What to produce:
In the listing below, find the line containing "0.10 / 0.10 |" and the line containing "0.961 | 0.11 / 0.11 |". Repeat exactly those two lines and every line between them.

Source data:
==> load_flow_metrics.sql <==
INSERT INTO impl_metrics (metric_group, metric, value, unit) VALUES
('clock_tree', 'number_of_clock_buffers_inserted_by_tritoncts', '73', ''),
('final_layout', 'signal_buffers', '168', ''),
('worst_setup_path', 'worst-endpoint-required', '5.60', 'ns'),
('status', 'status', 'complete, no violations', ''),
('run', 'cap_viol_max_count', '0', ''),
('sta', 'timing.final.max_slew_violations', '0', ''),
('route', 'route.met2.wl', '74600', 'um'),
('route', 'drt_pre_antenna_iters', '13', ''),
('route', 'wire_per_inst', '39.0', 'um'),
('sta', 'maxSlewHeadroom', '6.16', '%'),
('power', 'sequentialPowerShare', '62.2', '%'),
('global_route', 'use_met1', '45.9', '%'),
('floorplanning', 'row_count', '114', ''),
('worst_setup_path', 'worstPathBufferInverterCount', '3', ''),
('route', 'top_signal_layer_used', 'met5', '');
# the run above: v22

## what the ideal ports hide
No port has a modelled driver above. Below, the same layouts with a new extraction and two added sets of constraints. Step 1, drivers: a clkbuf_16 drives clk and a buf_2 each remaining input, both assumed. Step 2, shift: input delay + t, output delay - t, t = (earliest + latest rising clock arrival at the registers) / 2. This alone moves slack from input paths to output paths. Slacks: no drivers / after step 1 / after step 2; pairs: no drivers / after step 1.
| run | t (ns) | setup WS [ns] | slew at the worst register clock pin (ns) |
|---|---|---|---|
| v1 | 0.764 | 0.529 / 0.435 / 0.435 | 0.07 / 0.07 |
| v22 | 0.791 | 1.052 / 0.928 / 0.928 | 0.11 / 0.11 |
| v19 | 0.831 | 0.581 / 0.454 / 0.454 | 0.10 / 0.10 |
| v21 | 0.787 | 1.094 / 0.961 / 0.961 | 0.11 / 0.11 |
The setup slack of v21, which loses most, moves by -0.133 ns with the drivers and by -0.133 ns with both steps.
Context: an optimization exercise on an open-source flow, tuned for small area, a short achievable clock period and few clock cycles per item. The choices shown serve that exercise and are no tape-out recipe. The RTL of this run was laid out without a check of its function. Power is estimated from default activity; no workload was simulated.

### flow/flow/extra.mk
export BUFFER_PORTS_ARGS = -buffer_cell sky130_fd_sc_hd__buf_2
export SETUP_SLACK_MARGIN = 7.7
### flow/flow/run.sh
#!/bin/bash
# Standard ORFS layout (the standard.sh, standard synthesis), with two changes
# read from flow/extra.mk: plain buf_2 port buffers instead of delay buffers, and a
# larger setup slack margin so that repair_timing works below the 11 ns clock.
# The make output goes to std_flow.log; each ORFS step logs under orfs/logs.
set -euo pipefail
cfg=${FLOW_CONFIG:-config.mk}
cat flow/extra.mk >> "$cfg"
bash standard.sh finish > std_flow.log 2>&1
### flow/standard.sh
#!/bin/bash
# synth_recipe.tcl (not shown) runs the flow's synth.tcl, then flattens the netlist and writes it again
# the make line also repeats each setting of config.mk as NAME=value (left out here)
make -C /OpenROAD-flow-scripts/flow DESIGN_CONFIG=/design/flow/config.mk WORK_HOME=/design/flow/orfs CLKGATE_MAP_FILE= SYNTH_SCRIPT=/design/flow/synth_recipe.tcl "${@:-finish}"
### flow/config.mk
export PLATFORM = sky130hd
export DESIGN_NAME = framed_target_stepper_sequencer
export DESIGN_NICKNAME = framed_target_stepper_sequencer
export VERILOG_FILES = /design/flow/design.v
export SDC_FILE = /design/flow/constraint.sdc
export NUM_CORES = 4
export LEC_CHECK = 0
export CAP_MARGIN = 20
export CORE_MARGIN = 2
export CORE_UTILIZATION = 40
export CTS_CLUSTER_DIAMETER = 90
export CTS_CLUSTER_SIZE = 28
export PLACE_DENSITY = 0.72
export SLEW_MARGIN = 20
export BUFFER_PORTS_ARGS = -buffer_cell sky130_fd_sc_hd__buf_2
export SETUP_SLACK_MARGIN = 7.7
### flow/constraint.sdc
create_clock -name core_clock -period 11.0 [get_ports {aclk}]
set_input_delay 2.2000 -clock core_clock [delete_from_list [all_inputs] [get_ports {aclk}]]
set_output_delay 2.2000 -clock core_clock [all_outputs]
set_load 0.01 [all_outputs]
### flow/design.v
package ftss_pkg;
    localparam logic [2:0] PH_IDLE   = 3'd0;
    localparam logic [2:0] PH_Y_OUT  = 3'd1;
    localparam logic [2:0] PH_X_OUT  = 3'd2;
    localparam logic [2:0] PH_PAUSE1 = 3'd3;
    localparam logic [2:0] PH_Y_BACK = 3'd4;
    localparam logic [2:0] PH_X_BACK = 3'd5;
    localparam logic [2:0] PH_PAUSE2 = 3'd6;
    localparam logic [7:0] FRAME_HEADER  = 8'hA5;
    localparam logic [7:0] FRAME_TRAILER = 8'h5B;
    localparam logic [7:0]  RST_ORIGIN_X      = 8'd15;
    localparam logic [7:0]  RST_ORIGIN_Y      = 8'd60;
    localparam logic [21:0] RST_SCALE_X       = 22'd860052;
    localparam logic [21:0] RST_SCALE_Y       = 22'd1147739;
    localparam logic [11:0] RST_STEP_LIMIT    = 12'd2000;
    localparam logic [15:0] RST_HALF_PERIOD_X = 16'd1000;
    localparam logic [15:0] RST_HALF_PERIOD_Y = 16'd650;
    localparam logic [17:0] RST_PAUSE_TICKS   = 18'd200000;
endpackage
module ftss_ks_add #(
    parameter int W = 8
) (
    input  logic [W-1:0] a,
    input  logic [W-1:0] b,
    input  logic         cin,
    output logic [W-1:0] sum,
    output logic         cout
);
    localparam int L = (W + 1 > 16) ? 5 : (W + 1 > 8) ? 4 : (W + 1 > 4) ? 3 : 2;
    logic [W:0] g [0:L];
    logic [W:0] p [0:L];
    logic [W-1:0] hp;
    assign hp = a ^ b;
    assign g[0] = {a & b, cin};
    assign p[0] = {hp, 1'b0};
    for (genvar k = 0; k < L; k++) begin : g_lvl
        for (genvar i = 0; i <= W; i++) begin : g_bit
            if (i >= (1 << k)) begin : g_op
                assign g[k+1][i] = g[k][i] | (p[k][i] & g[k][i - (1 << k)]);
                assign p[k+1][i] = p[k][i] & p[k][i - (1 << k)];
            end else begin : g_pass
                assign g[k+1][i] = g[k][i];
                assign p[k+1][i] = p[k][i];
            end
        end
    end
    assign sum  = hp ^ g[L][W-1:0];
    assign cout = g[L][W];
endmodule
module ftss_bk_add #(
    parameter int W = 8
) (
    input  logic [W-1:0] a,
    input  logic [W-1:0] b,
    input  logic         cin,
    output logic [W-1:0] sum,
    output logic         cout
);
    localparam int N = W + 1;
    localparam int L = (N > 16) ? 5 : (N > 8) ? 4 : (N > 4) ? 3 : 2;
    logic [W-1:0] hp;
    logic [N-1:0] g, p;
    assign hp = a ^ b;
    always_comb begin
        g = {a & b, cin};
        p = {hp, 1'b0};
        for (int d = 0; d < L; d++) begin
            for (int i = (2 << d) - 1; i < N; i += (2 << d)) begin
                g[i] = g[i] | (p[i] & g[i - (1 << d)]);
                p[i] = p[i] & p[i - (1 << d)];
            end
        end
        for (int d = L - 2; d >= 0; d--) begin
            for (int i = 3 * (1 << d) - 1; i < N; i += (2 << d)) begin
                g[i] = g[i] | (p[i] & g[i - (1 << d)]);
                p[i] = p[i] & p[i - (1 << d)];
            end
        end
    end
    assign sum  = hp ^ g[W-1:0];
    assign cout = g[W];
endmodule
module ftss_sk_add #(
    parameter int W = 8
) (
    input  logic [W-1:0] a,
    input  logic [W-1:0] b,
    input  logic         cin,
    output logic [W-1:0] sum,
    output logic         cout
);
    localparam int N = W + 1;
    localparam int L = (N > 16) ? 5 : (N > 8) ? 4 : (N > 4) ? 3 : 2;
    logic [W-1:0] hp;
    logic [N-1:0] g, p;
    assign hp = a ^ b;
    always_comb begin
        g = {a & b, cin};
        p = {hp, 1'b0};
        for (int k = 0; k < L; k++) begin
            for (int i = 0; i < N; i++) begin
                if (((i >> k) & 1) == 1) begin
                    g[i] = g[i] | (p[i] & g[((i >> k) << k) - 1]);
                    p[i] = p[i] & p[((i >> k) << k) - 1];
                end
            end
        end
    end
    assign sum  = hp ^ g[W-1:0];
    assign cout = g[W];
endmodule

Exercise answer:
| v19 | 0.831 | 0.581 / 0.454 / 0.454 | 0.10 / 0.10 |
| v21 | 0.787 | 1.094 / 0.961 / 0.961 | 0.11 / 0.11 |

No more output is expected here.